- _Work to complete_
Your answer should be one number, the count of lines in the records that carry the string "here".

- _Data to examine_
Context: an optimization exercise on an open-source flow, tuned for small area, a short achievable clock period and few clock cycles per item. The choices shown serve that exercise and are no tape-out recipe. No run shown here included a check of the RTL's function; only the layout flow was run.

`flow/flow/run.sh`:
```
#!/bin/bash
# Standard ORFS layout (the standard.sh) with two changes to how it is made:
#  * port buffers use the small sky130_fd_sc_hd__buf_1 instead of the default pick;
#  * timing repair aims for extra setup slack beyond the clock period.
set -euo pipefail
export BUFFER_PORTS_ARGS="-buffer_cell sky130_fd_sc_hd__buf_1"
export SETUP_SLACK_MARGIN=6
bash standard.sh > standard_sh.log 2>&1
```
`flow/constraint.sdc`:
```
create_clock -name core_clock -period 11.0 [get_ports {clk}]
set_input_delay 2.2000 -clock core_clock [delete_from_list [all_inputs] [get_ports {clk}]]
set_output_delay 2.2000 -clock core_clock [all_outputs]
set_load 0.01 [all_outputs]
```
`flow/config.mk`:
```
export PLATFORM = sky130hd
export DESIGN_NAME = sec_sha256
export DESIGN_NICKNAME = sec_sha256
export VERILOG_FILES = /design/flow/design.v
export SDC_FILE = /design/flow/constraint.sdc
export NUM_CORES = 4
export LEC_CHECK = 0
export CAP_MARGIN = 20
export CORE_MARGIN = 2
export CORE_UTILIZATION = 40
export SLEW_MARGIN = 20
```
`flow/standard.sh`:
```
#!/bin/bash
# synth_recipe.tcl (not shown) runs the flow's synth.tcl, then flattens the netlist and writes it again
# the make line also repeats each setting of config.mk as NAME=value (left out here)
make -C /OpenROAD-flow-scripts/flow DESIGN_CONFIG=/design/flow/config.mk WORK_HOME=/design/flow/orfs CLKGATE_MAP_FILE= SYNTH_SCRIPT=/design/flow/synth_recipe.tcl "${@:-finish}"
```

- _Solution_
2